Cybench (CTFs)

Cybench is a popular benchmark for evaluating models’ cybersecurity capabilities. It contains 40 Capture the Flag (CTF) tasks from 4 competitions that cover 6 domains: cryptography, web security, reverse engineering, forensics, exploitation (pwn), and miscellaneous.

The benchmark is implemented using Inspect Cyber here.

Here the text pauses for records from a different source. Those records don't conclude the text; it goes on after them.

## src/common/uartPkg.sv

```systemverilog
`default_nettype none

package uartPkg;

   // ------------------------------------------------------------
   // Widths with a meaning
   // ------------------------------------------------------------
   typedef logic [7:0] dataByte_t;   // One character or register value
   typedef logic [1:0] regAddr_t;    // CPU register select
   typedef logic [2:0] bitIndex_t;   // Bit position inside a character

   // BRCLK cycles per serial bit
   localparam int DEFAULT_BIT_PERIOD = 16;

   // CPU register map
   localparam regAddr_t ADDR_DATA    = 2'd0;   // THR on write, RHR on read
   localparam regAddr_t ADDR_STATUS  = 2'd1;   // Read only
   localparam regAddr_t ADDR_MODE    = 2'd2;
   localparam regAddr_t ADDR_COMMAND = 2'd3;

   // Command bits 7:6, ECHO acts as NORMAL here
   typedef enum logic [1:0] {
      NORMAL          = 2'b00,
      ECHO            = 2'b01,
      LOCAL_LOOPBACK  = 2'b10,   // TXD looped into receiver
      REMOTE_LOOPBACK = 2'b11    // Received bytes sent back out
   } opMode_e;

   // ------------------------------------------------------------
   // Register layouts, top bit first
   // ------------------------------------------------------------
   typedef struct packed {
      opMode_e opMode;        // Bits 7:6
      logic    rtsLow;        // Force RTS_n low
      logic    clearErrors;   // Clears overrun on write
      logic    cr3;           // Stored only
      logic    rxEnable;
      logic    dtrLow;        // Force DTR_n low
      logic    txEnable;
   } commandReg_t;

   typedef struct packed {
      logic dsrLow;        // Inverted DSR_n
      logic dcdLow;        // Inverted DCD_n
      logic frameError;    // Reads 0
      logic overrun;
      logic parityError;   // Reads 0
      logic lineChange;    // Modem line change or frame sent
      logic rxReady;
      logic txReady;
   } statusReg_t;

endpackage

`default_nettype wire
```

## src/logic/uartTop.sv

```systemverilog
`timescale 1ns/1ps
`default_nettype none

module uartTop #(
   parameter int BitPeriod = uartPkg::DEFAULT_BIT_PERIOD   // BRCLK cycles per bit
) (
   input  wire                      BRCLK,
   input  wire                      cmd_resetError,
   // CPU port
   input  wire uartPkg::regAddr_t   ADDRESS,
   input  wire                      CE_n,
   input  wire                      READ_n,
   input  wire uartPkg::dataByte_t  D,
   output wire uartPkg::dataByte_t  D_OUT,
   // Serial and modem lines
   input  wire                      RXD,
   output wire                      TXD,
   input  wire                      DCD_n,
   input  wire                      DSR_n,
   output wire                      DTR_n,
   output wire                      RTS_n,
   // Interrupt flags
   output wire                      RXDRDY_n,
   output wire                      TXDRDY_n,
   output wire                      TXEMT_n
);

   uartPkg::commandReg_t   command;
   uartPkg::dataByte_t     thrData;
   uartPkg::dataByte_t     rxData;
   logic                   thrLoad;
   logic                   txStart;
   logic                   txDone;
   logic                   frameStart;
   logic                   byteDone;
   logic                   rxSerialIn;

   // Local loopback, receiver listens to own TXD
   assign rxSerialIn = (command.opMode == uartPkg::LOCAL_LOOPBACK) ? TXD : RXD;

   // ------------------------------------------------------------
   // Blocks
   // ------------------------------------------------------------
   uartRegisterFile uRegisterFile (
      .BRCLK(BRCLK), .cmd_resetError(cmd_resetError),
      .ADDRESS(ADDRESS), .CE_n(CE_n), .READ_n(READ_n), .D(D),
      .DCD_n(DCD_n), .DSR_n(DSR_n),
      .frameStart(frameStart), .byteDone(byteDone), .rxData(rxData),
      .txStart(txStart), .txDone(txDone),
      .D_OUT(D_OUT), .command(command), .thrLoad(thrLoad), .thrData(thrData),
      .DTR_n(DTR_n), .RTS_n(RTS_n),
      .RXDRDY_n(RXDRDY_n), .TXDRDY_n(TXDRDY_n), .TXEMT_n(TXEMT_n)
   );

   uartReceiver #(.BitPeriod(BitPeriod)) uReceiver (
      .BRCLK(BRCLK), .cmd_resetError(cmd_resetError),
      .rxEnable(command.rxEnable), .serialIn(rxSerialIn),
      .frameStart(frameStart), .byteDone(byteDone), .rxData(rxData)
   );

   uartTransmitter #(.BitPeriod(BitPeriod)) uTransmitter (
      .BRCLK(BRCLK), .cmd_resetError(cmd_resetError),
      .txEnable(command.txEnable), .thrLoad(thrLoad), .thrData(thrData),
      .TXD(TXD), .txStart(txStart), .txDone(txDone)
   );

endmodule

`default_nettype wire

```

## src/logic/uartTransmitter.sv

```systemverilog
`timescale 1ns/1ps
`default_nettype none

module uartTransmitter #(
   parameter int BitPeriod = uartPkg::DEFAULT_BIT_PERIOD
) (
   input  wire                      BRCLK,
   input  wire                      cmd_resetError,
   input  wire                      txEnable,
   input  wire                      thrLoad,
   input  wire uartPkg::dataByte_t  thrData,
   output logic                     TXD,
   output logic                     txStart,
   output logic                     txDone
);

   localparam int CntWidth = $clog2(BitPeriod + 1);

   typedef enum logic [2:0] {
      TX_IDLE,
      TX_START,
      TX_DATA,
      TX_STOP,
      TX_DONE    // One cycle to report the frame
   } txState_e;

   txState_e               state;
   logic [CntWidth-1:0]    bitCnt;
   uartPkg::bitIndex_t     bitIdx;
   uartPkg::dataByte_t     holdReg;   // THR
   logic                   pending;   // Byte waiting to go out
   logic                   lastTick;

   assign lastTick = (bitCnt == CntWidth'(BitPeriod - 1));
   assign txStart  = txEnable && (state == TX_IDLE) && pending;
   assign txDone   = txEnable && (state == TX_DONE);

   // Late load overwrites THR but adds no frame
   always_ff @(posedge BRCLK) begin
      if (thrLoad) holdReg <= thrData;
   end

   always_ff @(posedge BRCLK) begin
      if (cmd_resetError) pending <= 1'b0;
      else if (thrLoad) pending <= 1'b1;
      else if (txDone) pending <= 1'b0;
   end

   // ------------------------------------------------------------
   // Serialiser, 8N1 LSB first
   // ------------------------------------------------------------
   always_ff @(posedge BRCLK) begin
      if (cmd_resetError || !txEnable) begin
         state  <= TX_IDLE;
         TXD    <= 1'b1;   // Line idles high
         bitCnt <= '0;
         bitIdx <= '0;
      end else begin
         case (state)
            TX_IDLE: begin
               if (pending) begin
                  state  <= TX_START;
                  TXD    <= 1'b0;   // Start bit
                  bitCnt <= '0;
               end
            end
            TX_START: begin
               if (lastTick) begin
                  state  <= TX_DATA;
                  TXD    <= holdReg[0];
                  bitIdx <= '0;
                  bitCnt <= '0;
               end else bitCnt <= bitCnt + 1'b1;
            end
            TX_DATA: begin
               if (lastTick) begin
                  bitCnt <= '0;
                  if (bitIdx == 3'd7) begin
                     state <= TX_STOP;
                     TXD   <= 1'b1;   // Stop bit
                  end else begin
                     bitIdx <= bitIdx + 1'b1;
                     TXD    <= holdReg[bitIdx + 3'd1];
                  end
               end else bitCnt <= bitCnt + 1'b1;
            end
            TX_STOP: begin
               if (lastTick) begin
                  state  <= TX_DONE;
                  bitCnt <= '0;
               end else bitCnt <= bitCnt + 1'b1;
            end
            TX_DONE: state <= TX_IDLE;
            default: state <= TX_IDLE;
         endcase
      end
   end

   // Every path into idle leaves the line high
   a_idleHigh: assert property (@(posedge BRCLK) disable iff (cmd_resetError)
      (state == TX_IDLE) |-> TXD);

endmodule

`default_nettype wire

```

## src/logic/uartReceiver.sv

```systemverilog
`timescale 1ns/1ps
`default_nettype none

module uartReceiver #(
   parameter int BitPeriod = uartPkg::DEFAULT_BIT_PERIOD
) (
   input  wire                  BRCLK,
   input  wire                  cmd_resetError,
   input  wire                  rxEnable,
   input  wire                  serialIn,
   output logic                 frameStart,
   output logic                 byteDone,
   output uartPkg::dataByte_t   rxData
);

   localparam int CntWidth   = $clog2(BitPeriod + 1);
   localparam int HalfPeriod = BitPeriod / 2;

   typedef enum logic [2:0] {
      RX_IDLE,
      RX_START,    // Half bit to start-bit middle
      RX_WAIT,     // Full bit to next data middle
      RX_SAMPLE,
      RX_STOP
   } rxState_e;

   rxState_e               state;
   logic [CntWidth-1:0]    bitCnt;
   uartPkg::bitIndex_t     bitIdx;
   uartPkg::dataByte_t     shiftReg;

   // ------------------------------------------------------------
   // Frame FSM
   // ------------------------------------------------------------
   always_ff @(posedge BRCLK) begin
      if (cmd_resetError || !rxEnable) begin
         state  <= RX_IDLE;   // Disable drops any frame in progress
         bitCnt <= '0;
         bitIdx <= '0;
      end else begin
         case (state)
            RX_IDLE: begin
               if (!serialIn) begin   // Falling edge of start bit
                  state  <= RX_START;
                  bitCnt <= CntWidth'(1);
                  bitIdx <= '0;
               end
            end
            RX_START: begin
               if (bitCnt == CntWidth'(HalfPeriod)) begin
                  state  <= RX_WAIT;
                  bitCnt <= CntWidth'(1);
               end else bitCnt <= bitCnt + 1'b1;
            end
            RX_WAIT: begin
               if (bitCnt == CntWidth'(BitPeriod - 1)) state <= RX_SAMPLE;
               else bitCnt <= bitCnt + 1'b1;
            end
            RX_SAMPLE: begin
               bitCnt <= CntWidth'(1);
               bitIdx <= bitIdx + 1'b1;
               state  <= (bitIdx == 3'd7) ? RX_STOP : RX_WAIT;
            end
            RX_STOP: begin
               // Stop level not checked
               if (bitCnt == CntWidth'(BitPeriod)) state <= RX_IDLE;
               else bitCnt <= bitCnt + 1'b1;
            end
            default: state <= RX_IDLE;
         endcase
      end
   end

   // LSB arrives first, shift in from the top
   always_ff @(posedge BRCLK) begin
      if (rxEnable && state == RX_SAMPLE) shiftReg <= {serialIn, shiftReg[7:1]};
   end

   assign rxData     = shiftReg;
   assign frameStart = rxEnable && (state == RX_IDLE) && !serialIn;
   assign byteDone   = rxEnable && (state == RX_STOP) && (bitCnt == CntWidth'(BitPeriod));

   // Start detect and byte completion are separate events
   a_startNotDone: assert property (@(posedge BRCLK) disable iff (cmd_resetError)
      !(frameStart && byteDone));

endmodule

`default_nettype wire

```

## src/registers/uartRegisterFile.sv

```systemverilog
`timescale 1ns/1ps
`default_nettype none

module uartRegisterFile (
   input  wire                        BRCLK,
   input  wire                        cmd_resetError,
   input  wire uartPkg::regAddr_t     ADDRESS,
   input  wire                        CE_n,
   input  wire                        READ_n,
   input  wire uartPkg::dataByte_t    D,
   input  wire                        DCD_n,
   input  wire                        DSR_n,
   input  wire                        frameStart,   // Receiver found a start bit
   input  wire                        byteDone,     // Receiver byte complete
   input  wire uartPkg::dataByte_t    rxData,
   input  wire                        txStart,      // Transmitter left idle
   input  wire                        txDone,       // Stop bit finished
   output uartPkg::dataByte_t         D_OUT,
   output uartPkg::commandReg_t       command,
   output logic                       thrLoad,
   output uartPkg::dataByte_t         thrData,
   output logic                       DTR_n,
   output logic                       RTS_n,
   output logic                       RXDRDY_n,
   output logic                       TXDRDY_n,
   output logic                       TXEMT_n
);

   uartPkg::dataByte_t    modeReg;
   uartPkg::dataByte_t    rhr;          // Receive holding register
   uartPkg::dataByte_t    dataOut;      // Read data, shown one cycle later
   uartPkg::commandReg_t  cmdIn;        // Bus data seen as a command
   uartPkg::statusReg_t   statusNow;
   logic                  txReady;
   logic                  rxReady;
   logic                  overrun;
   logic                  lineChange;
   logic                  dcdLow;
   logic                  dsrLow;
   logic                  cpuWrite;
   logic                  cpuRead;
   logic                  modemChange;
   logic                  remoteEcho;

   assign cpuWrite = !CE_n && READ_n;   // One access per enabled cycle
   assign cpuRead  = !CE_n && !READ_n;
   assign cmdIn    = uartPkg::commandReg_t'(D);

   // Last sample differs from the pin, only watched while an engine runs
   assign modemChange = (command.rxEnable || command.txEnable) &&
                        ((dcdLow != !DCD_n) || (dsrLow != !DSR_n));
   assign remoteEcho  = byteDone && (command.opMode == uartPkg::REMOTE_LOOPBACK);

   assign statusNow = '{dsrLow: dsrLow, dcdLow: dcdLow, frameError: 1'b0,
                        overrun: overrun, parityError: 1'b0, lineChange: lineChange,
                        rxReady: rxReady, txReady: txReady};

   // ------------------------------------------------------------
   // Bus decode and status update
   // ------------------------------------------------------------
   always_ff @(posedge BRCLK) begin
      if (cmd_resetError) begin
         command    <= '0;
         modeReg    <= '0;
         rhr        <= '0;
         dataOut    <= '0;
         thrLoad    <= 1'b0;
         thrData    <= '0;
         txReady    <= 1'b1;   // THR empty
         rxReady    <= 1'b0;
         overrun    <= 1'b0;
         lineChange <= 1'b0;
         dcdLow     <= 1'b0;
         dsrLow     <= 1'b0;
      end else begin
         thrLoad <= 1'b0;
         dcdLow  <= !DCD_n;   // Modem lines sampled every cycle
         dsrLow  <= !DSR_n;

         if (cpuWrite) begin
            case (ADDRESS)
               uartPkg::ADDR_DATA: begin
                  thrLoad <= 1'b1;
                  thrData <= D;
               end
               uartPkg::ADDR_MODE: modeReg <= D;
               uartPkg::ADDR_COMMAND: begin
                  command <= cmdIn;
                  if (cmdIn.clearErrors) overrun <= 1'b0;
                  if (!cmdIn.rxEnable) rxReady <= 1'b0;   // RHR empty when receiver off
               end
               default: ;   // Status is read only
            endcase
         end else if (cpuRead) begin
            case (ADDRESS)
               uartPkg::ADDR_DATA: begin
                  dataOut <= rhr;
                  rxReady <= 1'b0;
               end
               uartPkg::ADDR_STATUS: begin
                  dataOut    <= statusNow;
                  lineChange <= 1'b0;
               end
               uartPkg::ADDR_MODE:    dataOut <= modeReg;
               default:               dataOut <= command;
            endcase
         end

         // Remote loopback feeds the transmitter, CPU write has priority
         if (remoteEcho && !(cpuWrite && ADDRESS == uartPkg::ADDR_DATA)) begin
            thrLoad <= 1'b1;
            thrData <= rxData;
         end

         // Engine events come last so they win over CPU clears
         if (txStart) txReady <= 1'b0;
         if (txDone) begin
            txReady    <= 1'b1;
            lineChange <= 1'b1;   // Shift register empty
         end
         if (frameStart) begin
            rxReady <= 1'b0;
            if (rxReady) overrun <= 1'b1;   // Previous byte never read
         end
         if (byteDone) begin
            rxReady <= 1'b1;
            rhr     <= rxData;
         end
         if (modemChange) lineChange <= 1'b1;
      end
   end

   // ------------------------------------------------------------
   // Pins
   // ------------------------------------------------------------
   assign D_OUT    = cpuRead ? dataOut : '0;
   assign DTR_n    = !command.dtrLow;
   assign RTS_n    = !command.rtsLow;
   assign RXDRDY_n = command.rxEnable ? !rxReady : 1'b1;   // Valid only when enabled
   assign TXDRDY_n = command.txEnable ? !txReady : 1'b1;
   assign TXEMT_n  = !lineChange;

   // No transmit request leaves the block right after a reset cycle
   a_noLoadAfterReset: assert property (@(posedge BRCLK) cmd_resetError |=> !thrLoad);

   // A start bit empties RHR and the receiver is busy next cycle
   a_frameStartClears: assert property (@(posedge BRCLK) disable iff (cmd_resetError)
      frameStart |=> !(rxReady || frameStart));

endmodule

`default_nettype wire

```

## config.mk

```make
export PLATFORM = sky130hd
export DESIGN_NAME = uartTop
export DESIGN_NICKNAME = d
export VERILOG_FILES = /design/src/common/uartPkg.sv /design/src/logic/uartTop.sv /design/src/logic/uartTransmitter.sv /design/src/logic/uartReceiver.sv /design/src/registers/uartRegisterFile.sv
export SDC_FILE = /design/constraint.sdc
export NUM_CORES = 1
export LEC_CHECK = 0
export CAP_MARGIN = 20
export CELL_PAD_IN_SITES_DETAIL_PLACEMENT = 1
export CELL_PAD_IN_SITES_GLOBAL_PLACEMENT = 2
export CORE_MARGIN = 2
export CORE_UTILIZATION = 39
export DETAILED_ROUTE_END_ITERATION = 8
export DONT_BUFFER_PORTS = 1
export PLACE_DENSITY_LB_ADDON = 0.1
export SLEW_MARGIN = 20
export SYNTH_ARGS = -nofsm -noshare
export SYNTH_HDL_FRONTEND = slang
export SYNTH_SLANG_ARGS = --single-unit
```

## constraint.sdc

```tcl
create_clock -name BRCLK -period 3.2 [get_ports BRCLK]
set_input_delay 0.32 -clock BRCLK [delete_from_list [all_inputs] [get_ports BRCLK]]
set_output_delay 0.32 -clock BRCLK [all_outputs]
set_load 0.1 [all_outputs]
```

In the main cybench.py file, an Inspect task is created as follows:

@task
def cybench(
    eval_names: str | list[str] | None = None,
    variant_names: str | list[str] | None = "hard",
    sandbox_type: Literal["docker", "k8s"] = "docker",
) -> Task:
    """
    Create a task for the Cybench challenges.

    Args:
        eval_names (str | list[str] | None): The list of evals to load.
        variant_names (str | list[str] | None): The variant or list of variants to
            include. If None, all variants are included.
        sandbox_type (str): The type of sandbox to use.
    """
    if sandbox_type == "docker":
        _validate_docker_sandbox_usage(logger)

    dataset = (
        create_agentic_eval_dataset(
            root_dir=CHALLENGES_DIR.absolute(),
        )
        .filter_by_metadata_field("eval_name", eval_names)
        .filter_by_metadata_field("variant_name", variant_names)
        .filter_by_sandbox(sandbox_type)
    )
    return Task(
        dataset=dataset,
        solver=react(
            prompt=DEFAULT_SYSTEM_MESSAGE,
            tools=[bash(timeout=180), python(timeout=180)],
            attempts=AgentAttempts(
                attempts=3,
                incorrect_message=DEFAULT_INCORRECT_MESSAGE,
            ),
            on_continue=DEFAULT_CONTINUE_MESSAGE,
        ),
        scorer=includes(),
    )

In line with Inspect Cyber’s recommended project structure, CHALLENGES_DIR points to a directory containing one subdirectory per CTF challenge. Each of those challenge directories contains an eval.yaml file and a compose.yaml file describing the evaluation and its infrastructure. If relevant, each directory also includes a solution folder with solution scripts, an images folder with the services to place in the evaluation environment, and a resources folder with files to place on those services.